- **Work required**:
Begin at the top of the records and copy each line exactly. The line containing "r_page[0] | 0.26 | 5 |" is the last one to include.

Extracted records
= = = = = = =
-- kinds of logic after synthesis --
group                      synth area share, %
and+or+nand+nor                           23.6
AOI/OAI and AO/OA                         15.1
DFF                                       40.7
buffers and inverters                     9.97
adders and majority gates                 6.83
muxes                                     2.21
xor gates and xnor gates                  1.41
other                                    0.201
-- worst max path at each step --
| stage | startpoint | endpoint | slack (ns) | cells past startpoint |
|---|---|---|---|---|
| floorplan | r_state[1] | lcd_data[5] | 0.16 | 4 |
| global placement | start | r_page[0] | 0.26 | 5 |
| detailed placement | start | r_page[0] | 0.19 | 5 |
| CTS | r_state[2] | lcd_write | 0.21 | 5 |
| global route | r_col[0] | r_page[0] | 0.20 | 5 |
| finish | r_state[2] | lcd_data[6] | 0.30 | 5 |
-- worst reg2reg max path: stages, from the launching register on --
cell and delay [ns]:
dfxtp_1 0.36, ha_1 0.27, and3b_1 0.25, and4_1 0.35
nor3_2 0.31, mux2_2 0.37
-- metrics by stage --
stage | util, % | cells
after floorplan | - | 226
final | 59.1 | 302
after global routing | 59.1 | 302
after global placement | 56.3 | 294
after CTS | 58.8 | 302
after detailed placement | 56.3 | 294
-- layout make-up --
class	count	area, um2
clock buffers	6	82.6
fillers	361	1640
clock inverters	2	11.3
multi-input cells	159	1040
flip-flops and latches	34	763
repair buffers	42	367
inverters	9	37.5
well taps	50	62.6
$ cat src/rtl/stn_rx_pkg.sv
`default_nettype none
// ============================================================================
// Module      : stn_rx_pkg
// Description : Shared state encoding, geometry defaults and synchronizer
//               bit map for the STN panel receiver.
// Revision    : 1.0 - initial release
// ============================================================================
package stn_rx_pkg;

    localparam int HBYTES_DEF = 40;
    localparam int VLINES_DEF = 240;

    typedef logic [1:0] state_t;
    localparam state_t ST_IDLE   = 2'd0;
    localparam state_t ST_SYNC   = 2'd1;
    localparam state_t ST_ACTIVE = 2'd2;

    // Layout of the vector fed to the synchronizer: {fpframe, fpline, fpshift, fpdat}
    localparam int SYNC_W  = 7;
    localparam int B_FRAME = 6;
    localparam int B_LINE  = 5;
    localparam int B_SHIFT = 4;

endpackage : stn_rx_pkg
`default_nettype wire

$ cat src/rtl/stn_rx_if.sv
`default_nettype none
// ============================================================================
// Module      : stn_rx_if
// Description : STN panel strobes/data in, packed pixel byte stream out.
// Revision    : 1.0 - initial release
// ============================================================================
interface stn_rx_if;

    logic       fpframe;
    logic       fpline;
    logic       fpshift;
    logic [3:0] fpdat;

    logic [7:0] o_dat;
    logic       o_vld;
    logic [5:0] o_x;
    logic [7:0] o_y;
    logic       o_sof;
    logic       o_eol;

    // master = panel side / stream consumer, slave = receiver
    modport master (
        output fpframe, fpline, fpshift, fpdat,
        input  o_dat, o_vld, o_x, o_y, o_sof, o_eol
    );

    modport slave (
        input  fpframe, fpline, fpshift, fpdat,
        output o_dat, o_vld, o_x, o_y, o_sof, o_eol
    );

endinterface : stn_rx_if
`default_nettype wire

$ cat src/rtl/stn_rx_sync.sv
`default_nettype none
// ============================================================================
// Module      : stn_sync
// Description : Two-flop synchronizer for all seven panel inputs, third stage
//               on the three strobes for edge detection.
// Revision    : 1.0 - initial release
// ============================================================================
module stn_sync
    import stn_rx_pkg::*;
(
    input  logic              clk,
    input  logic              rst,
    input  logic [SYNC_W-1:0] async_in,
    output logic [3:0]        dat,
    output logic              frame_rise,
    output logic              line_fall,
    output logic              shift_fall
);

    logic [SYNC_W-1:0] r_s1;
    logic [SYNC_W-1:0] r_s2;
    logic [2:0]        r_s3;

    always_ff @(posedge clk) begin
        if (rst) begin
            r_s1 <= '0;
            r_s2 <= '0;
            r_s3 <= '0;
        end else begin
            r_s1 <= async_in;
            r_s2 <= r_s1;
            r_s3 <= r_s2[B_FRAME:B_SHIFT];
        end
    end

    // Data is taken from the same stage as the strobe's new level
    assign dat        = r_s2[3:0];
    assign frame_rise =  r_s2[B_FRAME] & ~r_s3[2];
    assign line_fall  = ~r_s2[B_LINE]  &  r_s3[1];
    assign shift_fall = ~r_s2[B_SHIFT] &  r_s3[0];

endmodule : stn_sync
`default_nettype wire

$ cat src/rtl/stn_rx.sv
`default_nettype none
// ============================================================================
// Module      : stn_rx
// Description : STN panel receiver - packs nibble pairs into bytes with
//               line/frame position and sticky geometry error flags.
// Revision    : 1.0 - initial release
// ============================================================================
module stn_rx
    import stn_rx_pkg::*;
#(
    parameter int HBYTES = HBYTES_DEF,
    parameter int VLINES = VLINES_DEF
) (
    input  logic         clk,
    input  logic         rst,
    input  logic         en,
    input  logic         err_clr,
    stn_rx_if.slave      bus,
    output logic         err_h,
    output logic         err_v
);

    localparam logic [6:0] c_hbytes = 7'(HBYTES);
    localparam logic [7:0] c_vlines = 8'(VLINES);

    logic [3:0] w_nib;
    logic       w_frame_rise;
    logic       w_line_fall;
    logic       w_shift_fall;

    stn_sync u_sync (
        .clk        (clk),
        .rst        (rst),
        .async_in   ({bus.fpframe, bus.fpline, bus.fpshift, bus.fpdat}),
        .dat        (w_nib),
        .frame_rise (w_frame_rise),
        .line_fall  (w_line_fall),
        .shift_fall (w_shift_fall)
    );

    state_t     r_state;
    state_t     w_state_nxt;
    logic       w_active;
    logic       w_armed;

    logic       r_ev_frame;
    logic       r_ev_line;
    logic       r_phase;
    logic [3:0] r_hi;
    logic [7:0] r_dat;
    logic       r_vld;
    logic [5:0] r_x;
    logic [7:0] r_y;
    logic       r_sof;
    logic       r_eol;
    logic       r_err_h;
    logic       r_err_v;

    always_ff @(posedge clk) begin
        if (rst) r_state <= ST_IDLE;
        else     r_state <= w_state_nxt;
    end

    always_comb begin
        w_state_nxt = r_state;
        if (!en) begin
            w_state_nxt = ST_IDLE;
        end else begin
            case (r_state)
                ST_IDLE:   w_state_nxt = ST_SYNC;
                ST_SYNC:   if (r_ev_frame) w_state_nxt = ST_ACTIVE;
                ST_ACTIVE: w_state_nxt = ST_ACTIVE;
                default:   w_state_nxt = ST_IDLE;
            endcase
        end
    end

    always_comb begin
        w_active = en && (r_state == ST_ACTIVE);
        w_armed  = en && ((r_state == ST_SYNC) || (r_state == ST_ACTIVE));
    end

    // Line/frame events are acted on one cycle after detection so that a
    // coincident nibble is packed first, keeping o_x valid during its o_vld.
    always_ff @(posedge clk) begin
        if (rst) begin
            r_ev_frame <= 1'b0;
            r_ev_line  <= 1'b0;
        end else begin
            r_ev_frame <= w_frame_rise;
            r_ev_line  <= w_line_fall;
        end
    end

    logic       w_take;
    logic       w_y_over;
    logic       w_nib_drop_v;
    logic       w_nib_drop_h;
    logic       w_nib_store;
    logic       w_line_end;
    logic [6:0] w_line_bytes;
    logic       w_line_bad;
    logic [7:0] w_y_after;
    logic       w_frame;
    logic       w_frame_err;
    logic       w_set_h;
    logic       w_set_v;

    always_comb begin
        w_y_over     = (r_y >= c_vlines);
        w_take       = w_active && w_shift_fall;
        w_nib_drop_v = w_take && w_y_over;
        w_nib_drop_h = w_take && !w_y_over && ({1'b0, r_x} >= c_hbytes);
        w_nib_store  = w_take && !w_nib_drop_v && !w_nib_drop_h;

        w_line_end   = w_active && r_ev_line;
        w_line_bytes = {1'b0, r_x} + {6'd0, r_vld};
        w_line_bad   = w_line_end && !w_y_over &&
                       (r_phase || (w_line_bytes < c_hbytes));
        w_y_after    = (w_line_end && !w_y_over) ? (r_y + 8'd1) : r_y;

        w_frame      = w_armed && r_ev_frame;
        w_frame_err  = w_frame && (r_state == ST_ACTIVE) && (w_y_after != c_vlines);

        w_set_h      = w_nib_drop_h || w_line_bad;
        w_set_v      = w_nib_drop_v || (w_line_end && w_y_over) || w_frame_err;
    end

    always_ff @(posedge clk) begin
        if (rst) begin
            r_phase <= 1'b0;
            r_hi    <= '0;
            r_dat   <= '0;
            r_vld   <= 1'b0;
            r_x     <= '0;
            r_y     <= '0;
            r_sof   <= 1'b0;
            r_eol   <= 1'b0;
            r_err_h <= 1'b0;
            r_err_v <= 1'b0;
        end else begin
            r_vld <= 1'b0;
            r_sof <= 1'b0;
            r_eol <= 1'b0;

            if (r_vld) r_x <= r_x + 6'd1;

            if (w_nib_store) begin
                if (!r_phase) begin
                    r_hi    <= w_nib;
                    r_phase <= 1'b1;
                end else begin
                    r_dat   <= {r_hi, w_nib};
                    r_vld   <= 1'b1;
                    r_phase <= 1'b0;
                end
            end

            if (w_line_end) begin
                r_eol   <= 1'b1;
                r_x     <= '0;
                r_phase <= 1'b0;
                r_y     <= w_y_after;
            end

            // Frame restart overrides a coincident line end
            if (w_frame) begin
                r_sof   <= 1'b1;
                r_x     <= '0;
                r_y     <= '0;
                r_phase <= 1'b0;
            end

            r_err_h <= (r_err_h & ~err_clr) | w_set_h;
            r_err_v <= (r_err_v & ~err_clr) | w_set_v;
        end
    end

    assign bus.o_dat = r_dat;
    assign bus.o_vld = r_vld;
    assign bus.o_x   = r_x;
    assign bus.o_y   = r_y;
    assign bus.o_sof = r_sof;
    assign bus.o_eol = r_eol;
    assign err_h     = r_err_h;
    assign err_v     = r_err_v;

endmodule : stn_rx
`default_nettype wire

$ cat src/flat_wrapper.sv
// flat-port wrapper written by rule: the top's interface ports become plain ports
module stn_rx_flat import stn_rx_pkg::*;
#(
    parameter int HBYTES = HBYTES_DEF,
    parameter int VLINES = VLINES_DEF
)
  (clk, rst, en, err_clr, err_h, err_v, bus_fpframe, bus_fpline, bus_fpshift, bus_fpdat, bus_o_dat, bus_o_vld, bus_o_x, bus_o_y, bus_o_sof, bus_o_eol);
  stn_rx_if bus_i ();
  input  logic clk;
  input  logic rst;
  input  logic en;
  input  logic err_clr;
  output logic err_h;
  output logic err_v;
  input wire logic [$bits(bus_i.fpframe)-1:0] bus_fpframe;
  input wire logic [$bits(bus_i.fpline)-1:0] bus_fpline;
  input wire logic [$bits(bus_i.fpshift)-1:0] bus_fpshift;
  input wire logic [$bits(bus_i.fpdat)-1:0] bus_fpdat;
  output wire logic [$bits(bus_i.o_dat)-1:0] bus_o_dat;
  output wire logic [$bits(bus_i.o_vld)-1:0] bus_o_vld;
  output wire logic [$bits(bus_i.o_x)-1:0] bus_o_x;
  output wire logic [$bits(bus_i.o_y)-1:0] bus_o_y;
  output wire logic [$bits(bus_i.o_sof)-1:0] bus_o_sof;
  output wire logic [$bits(bus_i.o_eol)-1:0] bus_o_eol;
  assign bus_i.fpframe = bus_fpframe;
  assign bus_i.fpline = bus_fpline;
  assign bus_i.fpshift = bus_fpshift;
  assign bus_i.fpdat = bus_fpdat;
  assign bus_o_dat = bus_i.o_dat;
  assign bus_o_vld = bus_i.o_vld;
  assign bus_o_x = bus_i.o_x;
  assign bus_o_y = bus_i.o_y;
  assign bus_o_sof = bus_i.o_sof;
  assign bus_o_eol = bus_i.o_eol;
  stn_rx #(.HBYTES(HBYTES), .VLINES(VLINES)) u_core (.clk(clk), .rst(rst), .en(en), .err_clr(err_clr), .bus(bus_i), .err_h(err_h), .err_v(err_v));
endmodule
[config.mk]
export PLATFORM = sky130hd
export DESIGN_NAME = kernel_launch_sched
export DESIGN_NICKNAME = d
export VERILOG_FILES = /design/src/rtl/kernel_launch_sched.sv
export SDC_FILE = /design/constraint.sdc
export NUM_CORES = 1
export LEC_CHECK = 0
export BUFFER_PORTS_ARGS = -buffer_cell sky130_fd_sc_hd__buf_2
export CORE_MARGIN = 2
export CORE_UTILIZATION = 25
export DETAILED_ROUTE_END_ITERATION = 6
export PLACE_DENSITY_LB_ADDON = 0.08
export SLEW_MARGIN = 10
export SYNTH_ARGS = -nofsm -noshare
export SYNTH_HDL_FRONTEND = slang
export SYNTH_SLANG_ARGS = --single-unit
[constraint.sdc]
create_clock -name clk -period 5.6 [get_ports clk]
set_clock_uncertainty 0.1 [all_clocks]
set_input_delay 1.12 -clock clk [delete_from_list [all_inputs] [get_ports clk]]
set_output_delay 1.12 -clock clk [all_outputs]
set_load 0.02 [all_outputs]
==> config.mk <==
export PLATFORM = sky130hd
export DESIGN_NAME = score_text_renderer_flat
export DESIGN_NICKNAME = d
export VERILOG_FILES = /design/src/rtl/score_text_renderer_pkg.sv /design/src/rtl/score_text_renderer_if.sv /design/src/rtl/score_text_renderer_bcd_digit_add.sv /design/src/rtl/score_text_renderer.sv /design/src/flat_wrapper.sv
export SDC_FILE = /design/constraint.sdc
export NUM_CORES = 1
export LEC_CHECK = 0
export ABC_CLOCK_PERIOD_IN_PS = 5300
export CAP_MARGIN = 25
export CORE_MARGIN = 8
export CORE_UTILIZATION = 45
export CTS_CLUSTER_DIAMETER = 30
export DETAILED_ROUTE_END_ITERATION = 10
export HOLD_SLACK_MARGIN = 0.02
export PLACE_DENSITY_LB_ADDON = 0.12
export SLEW_MARGIN = 25
export SYNTH_ARGS = -nofsm -noshare
export SYNTH_HDL_FRONTEND = slang
export SYNTH_HIERARCHICAL = 1
export SYNTH_SLANG_ARGS = --single-unit
==> constraint.sdc <==
create_clock -name Clk -period 5.3 [get_ports Clk]
set_clock_uncertainty 0.15 [all_clocks]
set_input_delay 0.53 -clock Clk [delete_from_list [all_inputs] [get_ports Clk]]
set_output_delay 0.53 -clock Clk [all_outputs]
set_load 0.02 [all_outputs]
= = = = = = =
- **Expected answer**:
-- kinds of logic after synthesis --
group                      synth area share, %
and+or+nand+nor                           23.6
AOI/OAI and AO/OA                         15.1
DFF                                       40.7
buffers and inverters                     9.97
adders and majority gates                 6.83
muxes                                     2.21
xor gates and xnor gates                  1.41
other                                    0.201
-- worst max path at each step --
| stage | startpoint | endpoint | slack (ns) | cells past startpoint |
|---|---|---|---|---|
| floorplan | r_state[1] | lcd_data[5] | 0.16 | 4 |
| global placement | start | r_page[0] | 0.26 | 5 |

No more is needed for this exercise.